If RWA-python complains about a type that cannot be serialized, a partial fix consists of ignoring this datatype:

hdf5_not_storable(type(unserializable_object))

With Python2, the library requires explicit definitions in most cases. In addition, string typing is sometimes problematic. Non-ascii characters should be explicit unicode.

Installation

Python >= 2.7 or >= 3.5 is required.

pip should work just fine:

pip install --user rwa-python

pip install will install some Python dependencies if missing, but you may still need to install the HDF5 reference library.

Explicitly supported datatypes

  • any datatype supported by h5py
  • type
  • sequences and collections including tuple, list, frozenset, set, dict, namedtuple, deque, OrderedDict, Counter, defaultdict and memoryview
  • some pandas datatypes including Index, Int64Index, UInt64Index, Float64Index, RangeIndex, MultiIndex, Categorical, CategoricalIndex, Series, DataFrame and Panel (Panel is supported only with package tables available)
  • in scipy.sparse, types bsr_matrix, coo_matrix, csc_matrix, csr_matrix, dia_matrix, dok_matrix and lil_matrix

The following datatypes are implicitly supported with Python3 and are serialized in Python2 with explicit rules:

  • in scipy.spatial, types Delaunay, ConvexHull and Voronoi

Other datatypes are safely ignored, including built-in and user defined functions, class methods, etc.

Global parameters

Release 0.8 features global parameters that can be accessed with rwa.hdf5.hdf5_service.params or simpler rwa_params.

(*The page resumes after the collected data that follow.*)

===== src/hdl/psc_pkg.sv =====
// ----------------------------------------------------------------------------
// psc_pkg: power sequencing controller definitions
// Beat layouts, mode encoding, register indexes and field codes.
// ----------------------------------------------------------------------------
package psc_pkg;

  localparam int unsigned MvW      = 13;
  localparam int unsigned CountW   = 16;
  localparam int unsigned ReasonW  = 2;
  localparam int unsigned ChargeW  = 2;
  localparam int unsigned RunW     = 3;
  localparam int unsigned CfgAddrW = 2;
  localparam int unsigned CfgDataW = 16;
  localparam int unsigned InDataW  = 24;
  localparam int unsigned OutDataW = 16;

  localparam logic [MvW-1:0]     TurnOnMinRst  = 13'd3400;
  localparam logic [MvW-1:0]     CriticalMvRst = 13'd3200;
  localparam logic [CountW-1:0]  TimeoutRst    = 16'd5000;
  localparam logic [ReasonW-1:0] StartRsnRst   = 2'd0;

  localparam logic [ChargeW-1:0] ChgOff      = 2'd0;
  localparam logic [ChargeW-1:0] ChgCharging = 2'd1;
  localparam logic [ChargeW-1:0] ChgDone     = 2'd2;

  localparam logic [ReasonW-1:0] ReasonNone    = 2'd0;
  localparam logic [ReasonW-1:0] ReasonAlarm   = 2'd1;
  localparam logic [ReasonW-1:0] ReasonCharger = 2'd2;
  localparam logic [ReasonW-1:0] ReasonButton  = 2'd3;

  localparam logic [RunW-1:0] RunWake   = 3'd0;
  localparam logic [RunW-1:0] RunCharge = 3'd1;
  localparam logic [RunW-1:0] RunWait   = 3'd2;
  localparam logic [RunW-1:0] RunPower  = 3'd3;
  localparam logic [RunW-1:0] RunPoff   = 3'd4;
  localparam logic [RunW-1:0] RunSleep  = 3'd5;

  localparam logic KindStart = 1'b0;

  typedef enum logic [5:0] {
    ModeWake   = 6'b000001,
    ModeCharge = 6'b000010,
    ModeWait   = 6'b000100,
    ModePower  = 6'b001000,
    ModePoff   = 6'b010000,
    ModeSleep  = 6'b100000
  } mode_e;

  typedef enum logic [CfgAddrW-1:0] {
    CfgTurnOnMin   = 2'd0,
    CfgCriticalMv  = 2'd1,
    CfgTimeout     = 2'd2,
    CfgStartReason = 2'd3
  } cfg_idx_e;

  typedef struct packed {
    logic               pad;
    logic               shutdown_request;
    logic               wake_on_charge_done;
    logic               wake_on_charge_start;
    logic               wake_on_alarm;
    logic               rtc_alarm_seen;
    logic               button_long_press;
    logic               button_short_expired;
    logic               button_down;
    logic [ChargeW-1:0] charge_state;
    logic [MvW-1:0]     battery_mv;
  } in_item_t;

  typedef struct packed {
    logic               pad;
    logic               clear_press_status;
    logic               consume_long_press;
    logic               clear_alarm;
    logic               clear_shutdown;
    logic               clear_wake_control;
    logic               critical_flag;
    logic [ReasonW-1:0] power_on_reason;
    logic               bus_enabled;
    logic               backlight_on;
    logic               vref_power_on;
    logic               main_power_on;
    logic [RunW-1:0]    run_mode;
  } out_item_t;

  function automatic logic [RunW-1:0] run_code(mode_e m);
    logic [RunW-1:0] code;
    case (m)
      ModeWake:   code = RunWake;
      ModeCharge: code = RunCharge;
      ModeWait:   code = RunWait;
      ModePower:  code = RunPower;
      ModePoff:   code = RunPoff;
      ModeSleep:  code = RunSleep;
      default:    code = RunWake;
    endcase
    return code;
  endfunction

endpackage
### src/hw/rtl/bbn_pkg.sv
// Shared types, constants and helper functions for the edge-normalized 3x3 box blur.
// Used by every module of the block; depends on nothing.
`timescale 1ns / 1ps

package bbn_pkg;

  // Line store depth and the fixed field widths.
  localparam int MAX_WIDTH = 256;
  localparam int SAMPLE_W  = 16;
  localparam int CFG_W     = 9;
  localparam int CFG_IDX_W = 2;

  // The effective width is bounded by the line store depth and by the register range.
  localparam int CFG_MAX   = (1 << CFG_W) - 1;
  localparam int EFF_W_MAX = (MAX_WIDTH < CFG_MAX) ? MAX_WIDTH : CFG_MAX;
  localparam int COL_W     = $clog2(EFF_W_MAX + 1);
  localparam int ROW_W     = CFG_W;
  localparam int ADDR_W    = $clog2(MAX_WIDTH);

  // Saturated samples are at most 2^15, so three of them fit in 17 bits and nine in 19.
  localparam int COLSUM_W = SAMPLE_W + 1;
  localparam int SUM_W    = SAMPLE_W + 3;

  // Division by the neighbor count is a multiply by a rounded-up reciprocal.
  localparam int RECIP_SHIFT = 24;
  localparam int RECIP_W     = RECIP_SHIFT + 1;
  localparam int PROD_W      = SUM_W + RECIP_W;

  localparam logic [RECIP_W-1:0] RECIP_ONE  = RECIP_W'(1 << RECIP_SHIFT);
  localparam logic [RECIP_W-1:0] RECIP_FOUR = RECIP_W'(1 << (RECIP_SHIFT - 2));
  localparam logic [RECIP_W-1:0] RECIP_SIX  = RECIP_W'(((1 << RECIP_SHIFT) + 5) / 6);
  localparam logic [RECIP_W-1:0] RECIP_NINE = RECIP_W'(((1 << RECIP_SHIFT) + 8) / 9);

  localparam logic [SAMPLE_W-1:0] Q_ONE      = SAMPLE_W'(32768);
  localparam logic [CFG_W-1:0]    CFG_RESET  = CFG_W'(256);

  // Command codes and register indexes.
  localparam logic CMD_PUSH  = 1'b0;
  localparam logic CMD_DRAIN = 1'b1;
  localparam logic [CFG_IDX_W-1:0] IDX_FRAME_WIDTH  = CFG_IDX_W'(0);
  localparam logic [CFG_IDX_W-1:0] IDX_FRAME_HEIGHT = CFG_IDX_W'(1);

  // Number of samples averaged for one result.
  typedef enum logic [1:0] {
    CNT_ONE,
    CNT_FOUR,
    CNT_SIX,
    CNT_NINE
  } count_e;

  // Which neighbors of the window center lie inside the frame.
  typedef struct packed {
    logic left;
    logic right;
    logic top;
    logic bot;
  } win_flags_t;

  // One decoded beat, handed from the controller to the line stores.
  typedef struct packed {
    logic                  emit;
    logic                  shift;
    logic                  wr;
    logic                  zero_col;
    logic                  bypass;
    logic                  last;
    win_flags_t            flags;
    logic [ADDR_W-1:0]     addr;
    logic [SAMPLE_W-1:0]   sample;
  } line_req_t;

  // What travels with a window toward the averaging pipeline.
  typedef struct packed {
    logic                last;
    logic                bypass;
    win_flags_t          flags;
    logic [SAMPLE_W-1:0] pass;
  } mean_info_t;

  // Window columns left to right, each with rows top to bottom.
  typedef logic [2:0][2:0][SAMPLE_W-1:0] window_t;

  function automatic logic [RECIP_W-1:0] recip_of(count_e cnt);
    logic [RECIP_W-1:0] r;
    unique case (cnt)
      CNT_ONE:  r = RECIP_ONE;
      CNT_FOUR: r = RECIP_FOUR;
      CNT_SIX:  r = RECIP_SIX;
      CNT_NINE: r = RECIP_NINE;
      default:  r = RECIP_ONE;
    endcase
    return r;
  endfunction

  // Half the count, added before the divide to round to nearest.
  function automatic logic [2:0] half_of(count_e cnt);
    logic [2:0] h;
    unique case (cnt)
      CNT_ONE:  h = 3'd0;
      CNT_FOUR: h = 3'd2;
      CNT_SIX:  h = 3'd3;
      CNT_NINE: h = 3'd4;
      default:  h = 3'd0;
    endcase
    return h;
  endfunction

endpackage
**config.mk**
```make
export PLATFORM = sky130hd
export DESIGN_NAME = bbn_ctrl
export DESIGN_NICKNAME = d
export VERILOG_FILES = /design/src/hw/rtl/bbn_pkg.sv /design/src/hw/rtl/bbn_ctrl.sv
export SDC_FILE = /design/constraint.sdc
export NUM_CORES = 1
export LEC_CHECK = 0
export BUFFER_PORTS_ARGS = -buffer_cell sky130_fd_sc_hd__buf_2
export CORE_ASPECT_RATIO = 1.25
export CORE_MARGIN = 10
export CORE_UTILIZATION = 61
export DETAILED_ROUTE_END_ITERATION = 10
export PLACE_DENSITY = 0.85
export SYNTH_ARGS = -nofsm -noshare
export SYNTH_HDL_FRONTEND = slang
export SYNTH_SLANG_ARGS = --single-unit
```
**constraint.sdc**
```tcl
create_clock -name clk_i -period 4.7 [get_ports clk_i]
set_input_delay 0.235 -clock clk_i [delete_from_list [all_inputs] [get_ports clk_i]]
set_output_delay 0.235 -clock clk_i [all_outputs]
set_load 0.01 [all_outputs]
```
<file path="config.mk">
export PLATFORM = sky130hd
export DESIGN_NAME = scalar_kalman_filter
export DESIGN_NICKNAME = d
export VERILOG_FILES = /design/src/rtl/skf_pkg.sv /design/src/rtl/skf_ctrl.sv /design/src/rtl/skf_datapath.sv /design/src/rtl/scalar_kalman_filter.sv
export SDC_FILE = /design/constraint.sdc
export NUM_CORES = 2
export LEC_CHECK = 0
export BUFFER_PORTS_ARGS = -buffer_cell sky130_fd_sc_hd__buf_2
export CORE_ASPECT_RATIO = 0.8
export CORE_MARGIN = 3
export CORE_UTILIZATION = 35
export DETAILED_ROUTE_END_ITERATION = 6
export RECOVER_POWER = 25
export REMOVE_ABC_BUFFERS = 1
export SYNTH_ARGS = -nofsm -noshare
export SYNTH_HDL_FRONTEND = slang
export SYNTH_SLANG_ARGS = --single-unit
</file>
<file path="constraint.sdc">
create_clock -name clk -period 12.1 [get_ports clk]
set_input_delay 0.605 -clock clk [delete_from_list [all_inputs] [get_ports clk]]
set_output_delay 0.605 -clock clk [all_outputs]
set_load 0.02 [all_outputs]
</file>
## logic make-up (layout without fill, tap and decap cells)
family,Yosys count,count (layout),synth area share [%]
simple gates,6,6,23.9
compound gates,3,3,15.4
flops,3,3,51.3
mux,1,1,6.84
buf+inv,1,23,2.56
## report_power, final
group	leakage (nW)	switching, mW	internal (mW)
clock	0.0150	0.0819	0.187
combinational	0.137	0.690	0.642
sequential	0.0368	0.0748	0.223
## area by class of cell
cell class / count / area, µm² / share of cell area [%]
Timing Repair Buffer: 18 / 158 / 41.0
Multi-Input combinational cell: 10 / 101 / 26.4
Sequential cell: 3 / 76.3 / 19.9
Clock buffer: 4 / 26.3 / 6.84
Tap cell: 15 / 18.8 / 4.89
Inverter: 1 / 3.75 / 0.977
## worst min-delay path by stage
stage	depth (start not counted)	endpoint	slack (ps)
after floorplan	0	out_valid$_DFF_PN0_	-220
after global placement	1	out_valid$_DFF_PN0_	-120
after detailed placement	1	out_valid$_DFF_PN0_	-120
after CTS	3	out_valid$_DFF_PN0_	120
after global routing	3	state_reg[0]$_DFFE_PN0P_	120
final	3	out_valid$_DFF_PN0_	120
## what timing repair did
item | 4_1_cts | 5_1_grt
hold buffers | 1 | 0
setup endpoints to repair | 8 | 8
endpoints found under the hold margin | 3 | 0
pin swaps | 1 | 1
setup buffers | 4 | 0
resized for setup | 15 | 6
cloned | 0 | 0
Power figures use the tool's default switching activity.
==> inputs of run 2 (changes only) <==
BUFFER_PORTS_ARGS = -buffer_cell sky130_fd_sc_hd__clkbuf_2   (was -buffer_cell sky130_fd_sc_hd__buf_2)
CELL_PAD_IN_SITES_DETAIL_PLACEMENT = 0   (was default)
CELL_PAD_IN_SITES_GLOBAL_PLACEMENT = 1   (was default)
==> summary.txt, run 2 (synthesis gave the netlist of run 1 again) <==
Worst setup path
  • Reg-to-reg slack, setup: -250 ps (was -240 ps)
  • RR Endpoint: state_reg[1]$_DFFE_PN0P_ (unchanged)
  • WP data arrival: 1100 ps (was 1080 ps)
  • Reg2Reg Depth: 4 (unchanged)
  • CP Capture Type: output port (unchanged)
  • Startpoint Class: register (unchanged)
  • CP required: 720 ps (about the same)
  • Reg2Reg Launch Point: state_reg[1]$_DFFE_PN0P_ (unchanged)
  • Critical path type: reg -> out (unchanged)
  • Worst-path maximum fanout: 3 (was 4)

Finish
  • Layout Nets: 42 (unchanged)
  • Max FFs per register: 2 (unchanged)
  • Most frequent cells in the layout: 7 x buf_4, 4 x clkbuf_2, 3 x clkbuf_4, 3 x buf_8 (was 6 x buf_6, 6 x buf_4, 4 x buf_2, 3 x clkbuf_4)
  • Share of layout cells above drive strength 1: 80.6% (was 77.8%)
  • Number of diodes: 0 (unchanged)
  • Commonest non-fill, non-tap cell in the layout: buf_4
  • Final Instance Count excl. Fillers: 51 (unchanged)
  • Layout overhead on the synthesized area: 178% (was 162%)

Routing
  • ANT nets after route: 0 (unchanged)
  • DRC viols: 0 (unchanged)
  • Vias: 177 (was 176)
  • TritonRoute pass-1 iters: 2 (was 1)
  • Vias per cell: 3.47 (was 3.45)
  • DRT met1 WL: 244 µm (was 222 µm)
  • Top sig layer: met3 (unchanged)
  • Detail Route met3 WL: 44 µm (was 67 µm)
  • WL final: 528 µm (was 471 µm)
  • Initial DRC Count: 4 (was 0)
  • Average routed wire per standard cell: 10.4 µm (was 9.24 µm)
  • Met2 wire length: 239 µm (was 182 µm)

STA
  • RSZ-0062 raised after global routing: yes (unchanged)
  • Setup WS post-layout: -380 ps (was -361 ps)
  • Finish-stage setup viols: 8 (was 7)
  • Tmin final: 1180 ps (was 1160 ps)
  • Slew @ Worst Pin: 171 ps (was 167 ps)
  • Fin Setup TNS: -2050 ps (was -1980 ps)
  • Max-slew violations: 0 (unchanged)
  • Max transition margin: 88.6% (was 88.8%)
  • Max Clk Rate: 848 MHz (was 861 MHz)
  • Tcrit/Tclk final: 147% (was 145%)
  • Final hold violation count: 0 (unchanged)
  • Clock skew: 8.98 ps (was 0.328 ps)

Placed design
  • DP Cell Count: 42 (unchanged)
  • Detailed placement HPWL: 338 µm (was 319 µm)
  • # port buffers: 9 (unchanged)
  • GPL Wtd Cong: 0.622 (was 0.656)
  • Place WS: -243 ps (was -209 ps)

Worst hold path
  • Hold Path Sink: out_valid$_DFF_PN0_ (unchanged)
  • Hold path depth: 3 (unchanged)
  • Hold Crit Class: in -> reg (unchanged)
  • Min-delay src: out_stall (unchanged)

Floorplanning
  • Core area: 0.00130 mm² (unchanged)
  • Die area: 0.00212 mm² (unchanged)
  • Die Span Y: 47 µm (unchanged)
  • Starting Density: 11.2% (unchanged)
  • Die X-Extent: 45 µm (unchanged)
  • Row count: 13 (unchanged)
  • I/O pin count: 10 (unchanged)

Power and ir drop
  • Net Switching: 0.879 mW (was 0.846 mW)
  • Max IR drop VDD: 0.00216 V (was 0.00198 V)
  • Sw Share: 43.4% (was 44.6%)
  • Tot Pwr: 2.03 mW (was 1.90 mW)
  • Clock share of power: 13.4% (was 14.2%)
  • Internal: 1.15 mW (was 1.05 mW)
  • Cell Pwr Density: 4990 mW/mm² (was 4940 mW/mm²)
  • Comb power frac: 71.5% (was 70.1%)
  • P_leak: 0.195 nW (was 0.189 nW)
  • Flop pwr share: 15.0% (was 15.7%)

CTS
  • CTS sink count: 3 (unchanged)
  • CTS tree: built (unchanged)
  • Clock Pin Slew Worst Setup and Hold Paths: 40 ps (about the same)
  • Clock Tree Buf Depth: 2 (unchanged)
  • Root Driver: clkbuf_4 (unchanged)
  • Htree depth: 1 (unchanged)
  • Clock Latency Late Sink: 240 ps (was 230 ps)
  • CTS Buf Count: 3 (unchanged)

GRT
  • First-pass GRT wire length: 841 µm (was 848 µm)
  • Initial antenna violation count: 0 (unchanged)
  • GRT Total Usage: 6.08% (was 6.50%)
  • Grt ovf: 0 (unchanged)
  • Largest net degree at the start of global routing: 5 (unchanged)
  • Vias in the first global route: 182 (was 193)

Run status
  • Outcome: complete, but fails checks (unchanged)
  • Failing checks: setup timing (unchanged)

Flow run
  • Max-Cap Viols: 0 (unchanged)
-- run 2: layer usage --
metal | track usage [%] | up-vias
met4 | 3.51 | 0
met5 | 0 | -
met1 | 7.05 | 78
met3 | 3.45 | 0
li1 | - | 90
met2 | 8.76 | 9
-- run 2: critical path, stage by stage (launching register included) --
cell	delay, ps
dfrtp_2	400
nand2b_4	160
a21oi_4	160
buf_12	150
$ cat config.mk
export PLATFORM = sky130hd
export DESIGN_NAME = pfe_front
export DESIGN_NICKNAME = d
export VERILOG_FILES = /design/src/rtl/pfe_pkg.sv /design/src/rtl/pfe_front.sv
export SDC_FILE = /design/constraint.sdc
export NUM_CORES = 1
export LEC_CHECK = 0
export BUFFER_PORTS_ARGS = -buffer_cell sky130_fd_sc_hd__buf_2
export CAP_MARGIN = 20
export CORE_MARGIN = 10
export CORE_UTILIZATION = 35
export CTS_BUF_LIST = sky130_fd_sc_hd__clkbuf_4 sky130_fd_sc_hd__clkbuf_8 sky130_fd_sc_hd__clkbuf_16
export DETAILED_ROUTE_END_ITERATION = 10
export GPL_ROUTABILITY_DRIVEN = 1
export GPL_TIMING_DRIVEN = 0
export PLACE_DENSITY_LB_ADDON = 0.2
export SLEW_MARGIN = 30
export SYNTH_ARGS = -nofsm -noshare
export SYNTH_HDL_FRONTEND = slang
export SYNTH_SLANG_ARGS = --single-unit
$ cat constraint.sdc
create_clock -name clk_i -period 6.3 [get_ports clk_i]
set_clock_uncertainty 0.2 [all_clocks]
set_input_delay 0.315 -clock clk_i [delete_from_list [all_inputs] [get_ports clk_i]]
set_output_delay 0.315 -clock clk_i [all_outputs]
set_load 0.01 [all_outputs]
$ cat src/rtl/pfe_pkg.sv
package pfe_pkg;

  localparam int unsigned STACK_DEPTH   = 32;
  localparam int unsigned TABLE_COUNT   = 8;
  localparam int unsigned TABLE_ENTRIES = 256;
  localparam int unsigned QUEUE_DEPTH   = 2;

  localparam int unsigned STACK_AW = $clog2(STACK_DEPTH);
  localparam int unsigned CNT_W    = $clog2(STACK_DEPTH + 1);
  localparam int unsigned TBL_AW   = $clog2(TABLE_COUNT * TABLE_ENTRIES);
  localparam int unsigned ENT_AW   = $clog2(TABLE_ENTRIES);
  localparam int unsigned QUEUE_AW = $clog2(QUEUE_DEPTH);
  localparam int unsigned QCNT_W   = $clog2(QUEUE_DEPTH + 1);

  localparam int unsigned DIV_NW = 48;
  localparam int unsigned DIV_DW = 32;
  localparam int unsigned DIV_CW = $clog2(DIV_NW + 1);

  localparam logic signed [31:0] FX_ONE  = 32'sh0001_0000;
  localparam logic signed [31:0] FX_HALF = 32'sh0000_8000;
  localparam logic signed [31:0] FX_ZERO = 32'sh0000_0000;
  localparam logic signed [31:0] FX_MAX  = 32'sh7fff_ffff;
  localparam logic signed [31:0] FX_MIN  = 32'sh8000_0000;

  localparam logic [1:0] CMD_TOKEN = 2'd0;
  localparam logic [1:0] CMD_ENTRY = 2'd1;
  localparam logic [1:0] CMD_DESC  = 2'd2;

  localparam logic [4:0] OP_BAD  = 5'd0;
  localparam logic [4:0] OP_NUM  = 5'd1;
  localparam logic [4:0] OP_TIME = 5'd2;
  localparam logic [4:0] OP_PAR0 = 5'd3;
  localparam logic [4:0] OP_PAR1 = 5'd4;
  localparam logic [4:0] OP_PAR2 = 5'd5;
  localparam logic [4:0] OP_PAR3 = 5'd6;
  localparam logic [4:0] OP_PAR4 = 5'd7;
  localparam logic [4:0] OP_ONE  = 5'd8;
  localparam logic [4:0] OP_HALF = 5'd9;
  localparam logic [4:0] OP_ZERO = 5'd10;
  localparam logic [4:0] OP_NEG  = 5'd11;
  localparam logic [4:0] OP_TBL  = 5'd12;
  localparam logic [4:0] OP_AND  = 5'd13;
  localparam logic [4:0] OP_OR   = 5'd14;
  localparam logic [4:0] OP_GE   = 5'd15;
  localparam logic [4:0] OP_LE   = 5'd16;
  localparam logic [4:0] OP_EQ   = 5'd17;
  localparam logic [4:0] OP_NE   = 5'd18;
  localparam logic [4:0] OP_ADD  = 5'd19;
  localparam logic [4:0] OP_SUB  = 5'd20;
  localparam logic [4:0] OP_DIV  = 5'd21;
  localparam logic [4:0] OP_MOD  = 5'd22;
  localparam logic [4:0] OP_MUL  = 5'd23;
  localparam logic [4:0] OP_LT   = 5'd24;
  localparam logic [4:0] OP_GT   = 5'd25;

  localparam logic [1:0] ST_OK    = 2'd0;
  localparam logic [1:0] ST_BAD   = 2'd1;
  localparam logic [1:0] ST_UNDER = 2'd2;
  localparam logic [1:0] ST_OVER  = 2'd3;

  localparam logic [2:0] REG_FRAME_TIME   = 3'd0;
  localparam logic [2:0] REG_PARAM_SOURCE = 3'd1;
  localparam logic [2:0] REG_LIGHT_RED    = 3'd2;
  localparam logic [2:0] REG_LIGHT_GREEN  = 3'd3;
  localparam logic [2:0] REG_LIGHT_BLUE   = 3'd4;
  localparam logic [2:0] REG_ENTITY_RGBA  = 3'd5;
  localparam logic [2:0] REG_SHADER_TIME  = 3'd6;

  typedef enum logic [2:0] {
    CLS_IGNORE,
    CLS_ENTRY_WR,
    CLS_DESC_WR,
    CLS_BAD,
    CLS_PUSH,
    CLS_UNARY,
    CLS_BINARY
  } cls_e;

  typedef struct packed {
    logic [1:0]         command;
    logic [4:0]         opcode;
    logic signed [31:0] operand;
    logic [2:0]         table_number;
    logic [7:0]         entry_index;
    logic [8:0]         table_length;
    logic               table_clamp;
    logic               table_snap;
    logic signed [31:0] default_value;
    logic               last_token;
  } in_t;

  typedef struct packed {
    logic signed [31:0] result_value;
    logic [1:0]         status;
  } out_t;

  typedef struct packed {
    in_t  item;
    cls_e cls;
  } tok_t;

  typedef struct packed {
    logic signed [31:0] frame_time;
    logic [1:0]         param_source;
    logic signed [31:0] light_red;
    logic signed [31:0] light_green;
    logic signed [31:0] light_blue;
    logic [31:0]        entity_rgba;
    logic signed [31:0] shader_time;
  } cfg_t;

  function automatic logic signed [31:0] sat32(input logic signed [63:0] x);
    logic signed [31:0] r;
    if (x > 64'sh0000_0000_7fff_ffff) begin
      r = FX_MAX;
    end else if (x < -64'sh0000_0000_8000_0000) begin
      r = FX_MIN;
    end else begin
      r = x[31:0];
    end
    return r;
  endfunction

  function automatic logic signed [31:0] neg_sat(input logic signed [31:0] a);
    return (a == FX_MIN) ? FX_MAX : -a;
  endfunction

  // byte * 65536 / 255 rounded: 257 * b plus one for the upper half of the range
  function automatic logic signed [31:0] byte_fx(input logic [7:0] b);
    logic [16:0] v;
    v = {1'b0, b, 8'd0} + {9'd0, b} + {16'd0, b[7]};
    return $signed({15'd0, v});
  endfunction

endpackage
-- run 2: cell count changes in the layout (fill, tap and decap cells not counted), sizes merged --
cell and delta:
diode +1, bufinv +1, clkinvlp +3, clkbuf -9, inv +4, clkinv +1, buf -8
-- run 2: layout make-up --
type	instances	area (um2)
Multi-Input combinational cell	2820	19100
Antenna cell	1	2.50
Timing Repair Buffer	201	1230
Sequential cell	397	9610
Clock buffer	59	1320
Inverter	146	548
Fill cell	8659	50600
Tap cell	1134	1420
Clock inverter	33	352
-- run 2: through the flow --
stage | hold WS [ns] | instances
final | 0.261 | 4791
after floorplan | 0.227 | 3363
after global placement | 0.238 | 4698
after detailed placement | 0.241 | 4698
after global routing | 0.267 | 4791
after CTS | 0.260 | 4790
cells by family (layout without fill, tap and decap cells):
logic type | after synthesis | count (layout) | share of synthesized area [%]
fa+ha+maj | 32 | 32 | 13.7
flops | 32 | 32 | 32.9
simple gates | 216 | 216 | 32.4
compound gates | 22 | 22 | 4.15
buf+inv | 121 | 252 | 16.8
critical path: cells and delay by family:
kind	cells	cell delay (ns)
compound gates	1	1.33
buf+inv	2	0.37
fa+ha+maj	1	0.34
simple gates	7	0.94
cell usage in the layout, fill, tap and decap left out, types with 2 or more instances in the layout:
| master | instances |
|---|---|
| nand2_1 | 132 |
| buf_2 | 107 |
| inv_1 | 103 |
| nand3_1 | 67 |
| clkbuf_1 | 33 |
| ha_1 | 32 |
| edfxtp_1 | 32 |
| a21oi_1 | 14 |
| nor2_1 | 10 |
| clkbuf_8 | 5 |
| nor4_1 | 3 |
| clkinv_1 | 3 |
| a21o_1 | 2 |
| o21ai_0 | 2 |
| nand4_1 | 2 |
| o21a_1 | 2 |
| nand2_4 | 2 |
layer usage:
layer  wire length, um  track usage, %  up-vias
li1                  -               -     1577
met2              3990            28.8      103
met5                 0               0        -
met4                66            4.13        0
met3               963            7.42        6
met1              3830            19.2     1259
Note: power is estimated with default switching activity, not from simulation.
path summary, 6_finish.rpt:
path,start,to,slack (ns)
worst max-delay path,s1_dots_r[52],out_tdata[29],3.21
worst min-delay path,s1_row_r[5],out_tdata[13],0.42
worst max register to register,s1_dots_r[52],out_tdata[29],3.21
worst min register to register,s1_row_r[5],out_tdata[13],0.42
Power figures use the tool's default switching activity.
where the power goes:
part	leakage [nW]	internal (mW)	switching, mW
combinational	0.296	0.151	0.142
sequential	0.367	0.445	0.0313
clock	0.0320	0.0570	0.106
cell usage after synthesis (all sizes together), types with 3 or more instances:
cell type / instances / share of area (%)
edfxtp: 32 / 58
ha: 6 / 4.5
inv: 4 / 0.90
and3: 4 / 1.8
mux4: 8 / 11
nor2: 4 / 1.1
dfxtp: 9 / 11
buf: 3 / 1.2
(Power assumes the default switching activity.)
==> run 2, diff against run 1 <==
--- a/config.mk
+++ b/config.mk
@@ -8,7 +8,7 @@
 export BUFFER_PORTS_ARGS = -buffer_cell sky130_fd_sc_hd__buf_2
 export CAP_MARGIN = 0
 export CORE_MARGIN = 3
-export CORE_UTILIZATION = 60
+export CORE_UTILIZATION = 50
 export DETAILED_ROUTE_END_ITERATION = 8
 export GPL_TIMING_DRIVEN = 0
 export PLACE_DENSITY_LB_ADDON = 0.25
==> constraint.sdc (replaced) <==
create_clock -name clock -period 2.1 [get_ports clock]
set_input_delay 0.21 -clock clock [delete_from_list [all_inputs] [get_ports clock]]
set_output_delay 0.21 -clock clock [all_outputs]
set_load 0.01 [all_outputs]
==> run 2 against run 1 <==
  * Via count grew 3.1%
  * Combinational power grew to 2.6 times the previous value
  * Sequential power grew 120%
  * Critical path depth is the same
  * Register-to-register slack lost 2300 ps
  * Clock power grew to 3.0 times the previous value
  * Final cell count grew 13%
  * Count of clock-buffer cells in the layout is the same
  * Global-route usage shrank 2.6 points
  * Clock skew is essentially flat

Currently available parameters are all Pandas-related.

Since tables became an optional dependency, RWA-python features native serialization rules. This can be disabled with rwa_params['pandas.use_tables'] = True.

Other parameters are ‘pandas.index.force_unicode’ and ‘pandas.columns.force_unicode’, true per default to emulate the behaviour of tables.

Known issues

[fixed in 0.8.3] Python2-serialized scipy.spatial.Delaunay can be deserialized in Python3 but not conversely.

pandas.CategoricalIndex support is broken.